企業動向

セブン、ナフサ不足でも焦らず 弁当容器にマスバランス

日本経済新聞 2026-06-23
セブン-イレブンがナフサ不足の中、弁当容器にマスバランス方式を採用する取り組みを報じた記事

専門家の視点

バイオマスナフサの供給不足という実体が、マスバランス方式という制度上の解決策を呼び込みました。この方式は、物理的な混在を認める代わりに、投入量と製品への割り当てを管理する仕組みであり、実体としての原料不足を物語上は解消します。しかし、このズレの本質は、サプライチェーン全体での排出削減実績が可視化されにくい点です。弁当容器が「バイオマス由来」とラベリングされても、実際の原料調達先や製造工程での真の環境負荷は伝わりにくい。
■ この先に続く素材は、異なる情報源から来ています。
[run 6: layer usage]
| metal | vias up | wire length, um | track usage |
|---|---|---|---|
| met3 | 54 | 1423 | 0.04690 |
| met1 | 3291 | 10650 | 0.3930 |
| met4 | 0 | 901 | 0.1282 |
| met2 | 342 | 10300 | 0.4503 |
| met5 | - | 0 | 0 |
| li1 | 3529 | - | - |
期待のレイヤーでは、消費者や投資家はこの方式を「実質的な脱炭素」と受け止めやすい一方で、環境NGOなどからは「グリーンウォッシュ」との批判も出る可能性があります。セブン-イレブンが焦らない姿勢を示すのは、物語先行で市場の期待を煽るよりも、実体と物語の整合性を慎重に取ろうとする戦略と読めます。隠れた前提は「マスバランスは環境価値の移転として機能する」という点ですが、実際には追加性や排出削減量の検証が難しく、制度と実態が乖離するリスクを常にはらんでいます。